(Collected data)
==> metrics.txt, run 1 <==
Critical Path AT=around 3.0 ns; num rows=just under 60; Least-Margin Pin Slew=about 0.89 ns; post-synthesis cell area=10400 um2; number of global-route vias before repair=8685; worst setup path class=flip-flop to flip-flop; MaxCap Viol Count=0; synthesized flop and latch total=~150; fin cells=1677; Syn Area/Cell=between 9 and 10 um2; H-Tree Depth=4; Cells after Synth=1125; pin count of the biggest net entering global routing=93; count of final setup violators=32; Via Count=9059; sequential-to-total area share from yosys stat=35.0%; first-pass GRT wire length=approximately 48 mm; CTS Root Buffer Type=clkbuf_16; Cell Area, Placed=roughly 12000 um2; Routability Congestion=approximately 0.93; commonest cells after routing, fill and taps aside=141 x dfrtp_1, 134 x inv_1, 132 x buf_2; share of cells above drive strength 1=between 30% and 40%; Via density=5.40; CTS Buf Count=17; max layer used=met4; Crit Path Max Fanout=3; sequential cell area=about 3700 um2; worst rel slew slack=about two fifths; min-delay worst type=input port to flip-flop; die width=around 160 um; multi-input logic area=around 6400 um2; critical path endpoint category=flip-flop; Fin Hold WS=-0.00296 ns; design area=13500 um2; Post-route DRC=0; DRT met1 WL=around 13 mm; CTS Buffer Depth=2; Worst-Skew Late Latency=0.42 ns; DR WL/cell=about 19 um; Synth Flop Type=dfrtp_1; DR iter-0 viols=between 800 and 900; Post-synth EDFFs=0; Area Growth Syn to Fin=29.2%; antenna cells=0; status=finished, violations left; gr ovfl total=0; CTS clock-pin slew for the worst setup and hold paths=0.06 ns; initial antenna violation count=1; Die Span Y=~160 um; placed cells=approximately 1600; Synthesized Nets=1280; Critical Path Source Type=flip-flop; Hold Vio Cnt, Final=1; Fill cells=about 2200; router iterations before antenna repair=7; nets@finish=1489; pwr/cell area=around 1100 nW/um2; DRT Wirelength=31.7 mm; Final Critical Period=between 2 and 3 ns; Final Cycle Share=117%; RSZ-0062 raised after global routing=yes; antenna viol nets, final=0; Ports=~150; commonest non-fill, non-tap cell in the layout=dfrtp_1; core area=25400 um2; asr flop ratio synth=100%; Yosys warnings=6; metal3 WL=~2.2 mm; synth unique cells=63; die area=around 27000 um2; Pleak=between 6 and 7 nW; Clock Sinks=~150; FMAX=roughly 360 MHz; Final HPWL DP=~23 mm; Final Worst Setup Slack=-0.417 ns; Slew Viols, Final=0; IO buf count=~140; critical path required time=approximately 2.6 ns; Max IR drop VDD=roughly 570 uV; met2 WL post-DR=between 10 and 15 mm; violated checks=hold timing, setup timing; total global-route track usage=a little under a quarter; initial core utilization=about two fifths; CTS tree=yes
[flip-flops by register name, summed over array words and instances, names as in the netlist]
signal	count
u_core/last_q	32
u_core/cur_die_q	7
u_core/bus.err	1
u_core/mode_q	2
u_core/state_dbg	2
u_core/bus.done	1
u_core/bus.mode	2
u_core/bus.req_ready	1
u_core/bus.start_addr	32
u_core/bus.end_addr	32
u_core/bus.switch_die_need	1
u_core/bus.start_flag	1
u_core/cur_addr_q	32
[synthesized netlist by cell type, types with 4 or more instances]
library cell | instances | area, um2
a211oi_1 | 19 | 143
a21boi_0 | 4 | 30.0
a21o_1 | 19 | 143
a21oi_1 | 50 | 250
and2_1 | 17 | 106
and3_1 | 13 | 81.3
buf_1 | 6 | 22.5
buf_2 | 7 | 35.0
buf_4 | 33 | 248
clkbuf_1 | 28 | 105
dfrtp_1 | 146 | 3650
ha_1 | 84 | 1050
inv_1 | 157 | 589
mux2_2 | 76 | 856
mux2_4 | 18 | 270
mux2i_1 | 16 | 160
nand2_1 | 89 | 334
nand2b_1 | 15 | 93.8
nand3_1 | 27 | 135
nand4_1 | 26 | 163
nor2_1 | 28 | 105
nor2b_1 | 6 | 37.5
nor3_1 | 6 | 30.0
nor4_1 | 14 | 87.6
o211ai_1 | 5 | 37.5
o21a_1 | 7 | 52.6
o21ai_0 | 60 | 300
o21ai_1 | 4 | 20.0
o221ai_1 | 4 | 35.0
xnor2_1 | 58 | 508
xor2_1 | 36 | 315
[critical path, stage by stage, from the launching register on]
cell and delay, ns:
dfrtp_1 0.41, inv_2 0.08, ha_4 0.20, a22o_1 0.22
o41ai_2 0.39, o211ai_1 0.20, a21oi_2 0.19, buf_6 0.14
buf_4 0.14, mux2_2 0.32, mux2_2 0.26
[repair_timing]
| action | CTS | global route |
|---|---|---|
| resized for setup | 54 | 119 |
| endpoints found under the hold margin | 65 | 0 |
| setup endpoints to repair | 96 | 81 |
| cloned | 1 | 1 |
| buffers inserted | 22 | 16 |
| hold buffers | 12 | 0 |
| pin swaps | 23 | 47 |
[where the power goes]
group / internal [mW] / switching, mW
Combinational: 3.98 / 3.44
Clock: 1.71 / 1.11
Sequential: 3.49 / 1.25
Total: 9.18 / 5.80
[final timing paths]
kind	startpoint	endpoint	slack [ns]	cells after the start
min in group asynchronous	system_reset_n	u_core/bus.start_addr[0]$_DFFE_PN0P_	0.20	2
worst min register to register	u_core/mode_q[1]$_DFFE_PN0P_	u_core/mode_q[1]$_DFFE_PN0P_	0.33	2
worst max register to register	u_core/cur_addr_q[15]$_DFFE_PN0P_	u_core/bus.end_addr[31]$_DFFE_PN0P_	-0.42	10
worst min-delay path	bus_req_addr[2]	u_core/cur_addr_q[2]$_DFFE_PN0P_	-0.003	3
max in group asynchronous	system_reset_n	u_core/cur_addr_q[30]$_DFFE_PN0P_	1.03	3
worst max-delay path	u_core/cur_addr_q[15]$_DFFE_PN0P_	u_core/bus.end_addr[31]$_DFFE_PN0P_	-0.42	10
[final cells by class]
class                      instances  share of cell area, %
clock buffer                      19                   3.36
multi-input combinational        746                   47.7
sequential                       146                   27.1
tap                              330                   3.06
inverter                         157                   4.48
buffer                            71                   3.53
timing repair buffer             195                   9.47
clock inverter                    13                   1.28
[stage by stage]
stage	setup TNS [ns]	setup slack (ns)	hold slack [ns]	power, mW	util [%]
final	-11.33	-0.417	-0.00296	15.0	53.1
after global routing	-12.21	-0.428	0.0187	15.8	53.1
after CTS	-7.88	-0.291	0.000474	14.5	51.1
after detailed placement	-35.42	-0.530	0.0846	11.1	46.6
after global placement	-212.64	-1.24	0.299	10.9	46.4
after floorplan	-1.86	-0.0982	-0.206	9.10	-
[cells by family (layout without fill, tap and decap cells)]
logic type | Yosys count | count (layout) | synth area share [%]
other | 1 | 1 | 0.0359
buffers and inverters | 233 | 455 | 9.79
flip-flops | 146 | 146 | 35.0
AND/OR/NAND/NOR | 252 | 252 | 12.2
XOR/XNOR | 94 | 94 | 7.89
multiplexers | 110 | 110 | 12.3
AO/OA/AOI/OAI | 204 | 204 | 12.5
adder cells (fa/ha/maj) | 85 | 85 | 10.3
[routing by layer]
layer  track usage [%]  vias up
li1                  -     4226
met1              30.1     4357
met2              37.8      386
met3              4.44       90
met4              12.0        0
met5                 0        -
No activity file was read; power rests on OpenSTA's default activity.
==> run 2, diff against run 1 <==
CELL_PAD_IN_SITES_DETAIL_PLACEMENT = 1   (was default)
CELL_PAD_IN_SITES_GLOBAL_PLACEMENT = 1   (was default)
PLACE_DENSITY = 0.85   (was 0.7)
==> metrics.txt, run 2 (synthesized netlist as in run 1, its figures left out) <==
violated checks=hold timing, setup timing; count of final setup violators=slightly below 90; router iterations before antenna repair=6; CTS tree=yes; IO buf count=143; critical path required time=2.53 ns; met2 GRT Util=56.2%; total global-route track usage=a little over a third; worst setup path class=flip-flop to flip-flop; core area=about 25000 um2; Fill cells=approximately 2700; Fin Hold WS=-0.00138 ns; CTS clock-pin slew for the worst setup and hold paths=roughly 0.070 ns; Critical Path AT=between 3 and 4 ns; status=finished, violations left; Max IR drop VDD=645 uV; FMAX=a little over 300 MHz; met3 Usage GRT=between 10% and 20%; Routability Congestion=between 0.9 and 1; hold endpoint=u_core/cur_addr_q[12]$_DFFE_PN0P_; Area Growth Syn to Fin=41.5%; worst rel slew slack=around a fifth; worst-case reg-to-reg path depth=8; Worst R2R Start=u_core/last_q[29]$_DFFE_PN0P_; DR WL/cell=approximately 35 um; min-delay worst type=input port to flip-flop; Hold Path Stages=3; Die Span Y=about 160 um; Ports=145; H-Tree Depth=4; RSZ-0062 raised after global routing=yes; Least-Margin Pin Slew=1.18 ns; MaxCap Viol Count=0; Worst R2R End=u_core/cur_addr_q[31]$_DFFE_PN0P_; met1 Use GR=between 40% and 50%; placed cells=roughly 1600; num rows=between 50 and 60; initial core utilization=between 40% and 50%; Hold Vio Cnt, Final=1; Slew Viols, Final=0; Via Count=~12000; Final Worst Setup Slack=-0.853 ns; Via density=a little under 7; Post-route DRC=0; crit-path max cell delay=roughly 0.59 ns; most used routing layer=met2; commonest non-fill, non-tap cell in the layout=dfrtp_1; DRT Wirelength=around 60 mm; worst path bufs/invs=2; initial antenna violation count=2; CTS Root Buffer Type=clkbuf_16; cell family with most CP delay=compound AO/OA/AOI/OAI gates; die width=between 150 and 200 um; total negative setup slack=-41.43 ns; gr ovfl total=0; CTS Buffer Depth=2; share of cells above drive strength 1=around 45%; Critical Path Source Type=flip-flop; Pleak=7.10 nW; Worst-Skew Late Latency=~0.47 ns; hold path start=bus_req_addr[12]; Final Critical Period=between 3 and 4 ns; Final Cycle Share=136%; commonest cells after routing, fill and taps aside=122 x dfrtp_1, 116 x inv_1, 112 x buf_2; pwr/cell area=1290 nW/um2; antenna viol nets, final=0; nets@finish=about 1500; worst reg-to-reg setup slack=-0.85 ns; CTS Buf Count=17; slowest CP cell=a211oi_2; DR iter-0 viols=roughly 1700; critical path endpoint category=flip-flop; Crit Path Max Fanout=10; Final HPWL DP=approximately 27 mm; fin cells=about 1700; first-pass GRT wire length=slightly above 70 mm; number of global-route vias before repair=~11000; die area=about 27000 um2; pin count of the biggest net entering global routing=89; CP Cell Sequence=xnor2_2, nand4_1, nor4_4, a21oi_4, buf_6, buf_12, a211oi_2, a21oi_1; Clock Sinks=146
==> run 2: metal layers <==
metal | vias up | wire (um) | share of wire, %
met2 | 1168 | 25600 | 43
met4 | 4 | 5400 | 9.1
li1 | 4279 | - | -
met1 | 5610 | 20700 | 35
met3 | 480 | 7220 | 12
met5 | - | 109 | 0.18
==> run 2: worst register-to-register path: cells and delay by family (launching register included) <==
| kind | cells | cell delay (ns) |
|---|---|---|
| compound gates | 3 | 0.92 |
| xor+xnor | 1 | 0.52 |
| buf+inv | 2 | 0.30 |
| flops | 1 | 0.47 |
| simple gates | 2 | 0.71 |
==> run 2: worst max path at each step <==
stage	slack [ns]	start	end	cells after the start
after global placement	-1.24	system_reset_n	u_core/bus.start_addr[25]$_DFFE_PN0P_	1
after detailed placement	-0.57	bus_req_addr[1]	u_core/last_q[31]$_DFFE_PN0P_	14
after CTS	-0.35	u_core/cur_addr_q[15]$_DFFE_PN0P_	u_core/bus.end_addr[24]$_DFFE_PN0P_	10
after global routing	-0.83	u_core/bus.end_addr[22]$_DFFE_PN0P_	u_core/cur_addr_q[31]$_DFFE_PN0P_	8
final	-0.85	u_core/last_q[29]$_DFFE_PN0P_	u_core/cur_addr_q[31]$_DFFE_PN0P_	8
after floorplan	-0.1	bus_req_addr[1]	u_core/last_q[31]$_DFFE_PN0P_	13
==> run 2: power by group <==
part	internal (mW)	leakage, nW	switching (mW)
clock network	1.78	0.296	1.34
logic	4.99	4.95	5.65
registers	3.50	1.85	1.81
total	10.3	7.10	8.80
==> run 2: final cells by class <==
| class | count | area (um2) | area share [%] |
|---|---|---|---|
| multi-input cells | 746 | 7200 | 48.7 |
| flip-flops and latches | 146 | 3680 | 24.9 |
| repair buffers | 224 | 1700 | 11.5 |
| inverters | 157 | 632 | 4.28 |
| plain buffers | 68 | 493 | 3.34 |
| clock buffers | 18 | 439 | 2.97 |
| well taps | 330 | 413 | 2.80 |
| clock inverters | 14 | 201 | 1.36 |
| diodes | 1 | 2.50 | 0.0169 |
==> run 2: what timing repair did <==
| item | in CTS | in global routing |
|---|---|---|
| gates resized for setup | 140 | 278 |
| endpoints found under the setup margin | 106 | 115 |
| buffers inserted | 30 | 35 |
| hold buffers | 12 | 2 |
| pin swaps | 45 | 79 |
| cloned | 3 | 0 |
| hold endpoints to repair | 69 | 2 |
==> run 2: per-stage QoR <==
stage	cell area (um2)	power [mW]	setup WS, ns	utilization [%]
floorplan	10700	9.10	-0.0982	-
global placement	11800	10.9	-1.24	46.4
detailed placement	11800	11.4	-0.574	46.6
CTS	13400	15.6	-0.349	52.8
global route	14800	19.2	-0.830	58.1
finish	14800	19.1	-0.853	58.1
File: config.mk
export PLATFORM = sky130hd
export DESIGN_NAME = cache_fill_arbiter
export DESIGN_NICKNAME = d
export VERILOG_FILES = /design/src/rtl/cache_fill_arbiter.sv
export SDC_FILE = /design/constraint.sdc
export NUM_CORES = 1
export LEC_CHECK = 0
export ABC_AREA = 1
export BUFFER_PORTS_ARGS = -buffer_cell sky130_fd_sc_hd__buf_2
export CORE_MARGIN = 2
export CORE_UTILIZATION = 44
export CTS_BUF_LIST = sky130_fd_sc_hd__clkbuf_4
export DETAILED_ROUTE_END_ITERATION = 10
export PLACE_DENSITY = 0.88
export SETUP_SLACK_MARGIN = 0.02
export SYNTH_ARGS = -nofsm -noshare
export SYNTH_HDL_FRONTEND = slang
export SYNTH_SLANG_ARGS = --single-unit
File: constraint.sdc
create_clock -name clk -period 2.9 [get_ports clk]
set_input_delay 0.145 -clock clk [delete_from_list [all_inputs] [get_ports clk]]
set_output_delay 0.145 -clock clk [all_outputs]
set_load 0.05 [all_outputs]
File: src/rtl/cache_fill_arbiter.sv
// cache_fill_arbiter: shared main-memory port for I/D block fills and stores.
// Build option: define ARB_ROUND_ROBIN_EN for round-robin I/D miss grants.
//
// Ports:
//   clk, rst            clock, async active-high reset
//   i_miss/_addr        I-cache block miss request and byte address
//   d_miss/_addr        D-cache block miss request and byte address
//   d_wr_req/addr/data  write-through store request
//   mem_en/wr/addr/wdata  memory command port (one strobe per word)
//   mem_rdata/rvalid    in-order memory read return
//   fill_data/idx       returned word and its index within the block
//   fill_we_i/d         write strobe into I- or D-cache data array
//   i/d_fill_done       one-cycle block-complete pulses
//   d_wr_ack            one-cycle store-issued pulse
//   busy                controller not idle
module cache_fill_arbiter #(
  parameter int WORDS  = 8,
  parameter int ADDR_W = 16
) (
  input  logic                       clk,
  input  logic                       rst,
  input  logic                       i_miss,
  input  logic [ADDR_W-1:0]          i_miss_addr,
  input  logic                       d_miss,
  input  logic [ADDR_W-1:0]          d_miss_addr,
  input  logic                       d_wr_req,
  input  logic [ADDR_W-1:0]          d_wr_addr,
  input  logic [15:0]                d_wr_data,
  output logic                       mem_en,
  output logic                       mem_wr,
  output logic [ADDR_W-1:0]          mem_addr,
  output logic [15:0]                mem_wdata,
  input  logic [15:0]                mem_rdata,
  input  logic                       mem_rvalid,
  output logic [15:0]                fill_data,
  output logic [$clog2(WORDS)-1:0]   fill_idx,
  output logic                       fill_we_i,
  output logic                       fill_we_d,
  output logic                       i_fill_done,
  output logic                       d_fill_done,
  output logic                       d_wr_ack,
  output logic                       busy
);

  localparam int IW = $clog2(WORDS);
  localparam int CW = $clog2(WORDS + 1);
  localparam logic [CW-1:0] N_WORDS = CW'(WORDS);
  localparam logic [CW-1:0] LAST    = CW'(WORDS - 1);
  // Clears the byte-in-block bits (16-byte blocks by default).
  localparam logic [ADDR_W-1:0] BLK_MASK = ~ADDR_W'(2 * WORDS - 1);

  localparam logic [1:0] S_IDLE  = 2'd0;
  localparam logic [1:0] S_WRITE = 2'd1;
  localparam logic [1:0] S_FILL  = 2'd2;
  localparam logic [1:0] S_DONE  = 2'd3;

  logic [1:0]        state_q, state_d;
  logic [CW-1:0]     icnt_q, icnt_d;
  logic [CW-1:0]     rcnt_q, rcnt_d;
  logic              owner_q, owner_d;   // 1 = I-cache, 0 = D-cache
  logic [ADDR_W-1:0] base_q, base_d;
  logic              grant_i;

`ifdef ARB_ROUND_ROBIN_EN
  logic rr_i_q, rr_i_d;                  // 1 = I side wins a tie

  // Tie goes to the pointer side; a lone miss always wins.
  assign grant_i = i_miss & (~d_miss | rr_i_q);

  always_comb begin
    rr_i_d = rr_i_q;
    if (state_q == S_DONE) rr_i_d = ~owner_q;
  end

  always_ff @(posedge clk or posedge rst) begin
    if (rst) rr_i_q <= 1'b0;
    else     rr_i_q <= rr_i_d;
  end
`else
  assign grant_i = ~d_miss;
`endif

  assign fill_data = mem_rdata;
  assign busy      = (state_q != S_IDLE);

  always_comb begin
    state_d     = state_q;
    icnt_d      = icnt_q;
    rcnt_d      = rcnt_q;
    owner_d     = owner_q;
    base_d      = base_q;
    mem_en      = 1'b0;
    mem_wr      = 1'b0;
    mem_addr    = '0;
    mem_wdata   = '0;
    fill_idx    = '0;
    fill_we_i   = 1'b0;
    fill_we_d   = 1'b0;
    i_fill_done = 1'b0;
    d_fill_done = 1'b0;
    d_wr_ack    = 1'b0;
    unique case (state_q)
      S_IDLE: begin
        if (d_wr_req) begin
          state_d = S_WRITE;
        end else if (d_miss | i_miss) begin
          state_d = S_FILL;
          owner_d = grant_i;
          base_d  = (grant_i ? i_miss_addr : d_miss_addr) & BLK_MASK;
        end
      end
      S_WRITE: begin
        mem_en    = 1'b1;
        mem_wr    = 1'b1;
        mem_addr  = d_wr_addr;
        mem_wdata = d_wr_data;
        d_wr_ack  = 1'b1;
        state_d   = S_IDLE;
      end
      S_FILL: begin
        // Issue and return sides advance independently.
        if (icnt_q < N_WORDS) begin
          mem_en   = 1'b1;
          mem_addr = base_q | ADDR_W'({icnt_q[IW-1:0], 1'b0});
          icnt_d   = icnt_q + CW'(1);
        end
        if (mem_rvalid && (rcnt_q < N_WORDS)) begin
          fill_idx  = rcnt_q[IW-1:0];
          fill_we_i = owner_q;
          fill_we_d = ~owner_q;
          rcnt_d    = rcnt_q + CW'(1);
          if (rcnt_q == LAST) state_d = S_DONE;
        end
      end
      S_DONE: begin
        i_fill_done = owner_q;
        d_fill_done = ~owner_q;
        icnt_d      = '0;
        rcnt_d      = '0;
        owner_d     = 1'b0;
        state_d     = S_IDLE;
      end
    endcase
  end

  always_ff @(posedge clk or posedge rst) begin
    if (rst) begin
      state_q <= S_IDLE;
      icnt_q  <= '0;
      rcnt_q  <= '0;
      owner_q <= 1'b0;
      base_q  <= '0;
    end else begin
      state_q <= state_d;
      icnt_q  <= icnt_d;
      rcnt_q  <= rcnt_d;
      owner_q <= owner_d;
      base_q  <= base_d;
    end
  end

endmodule
**config.mk**
```make
export PLATFORM = sky130hd
export DESIGN_NAME = pulse_sched
export DESIGN_NICKNAME = d
export VERILOG_FILES = /design/src/rtl/pulse_pkg.sv /design/src/rtl/rr_arbiter.sv /design/src/rtl/pulse_sched.sv
export SDC_FILE = /design/constraint.sdc
export NUM_CORES = 1
export LEC_CHECK = 0
export ABC_AREA = 1
export CAP_MARGIN = 20
export CORE_ASPECT_RATIO = 0.8
export CORE_UTILIZATION = 47
export DETAILED_ROUTE_END_ITERATION = 7
export HOLD_SLACK_MARGIN = 0.12
export PLACE_DENSITY = 0.8
export SYNTH_ARGS = -nofsm -noshare
export SYNTH_HDL_FRONTEND = slang
export SYNTH_SLANG_ARGS = --single-unit
```
**constraint.sdc**
```tcl
create_clock -name clk -period 2.24 [get_ports clk]
set_clock_uncertainty 0.1 [all_clocks]
set_input_delay 0.448 -clock clk [delete_from_list [all_inputs] [get_ports clk]]
set_output_delay 0.448 -clock clk [all_outputs]
set_load 0.005 [all_outputs]
```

§ Problem statement
What lines of the preceding data include the string "resized"? Pull them out.

§ Task result
| resized for setup | 54 | 119 |
| gates resized for setup | 140 | 278 |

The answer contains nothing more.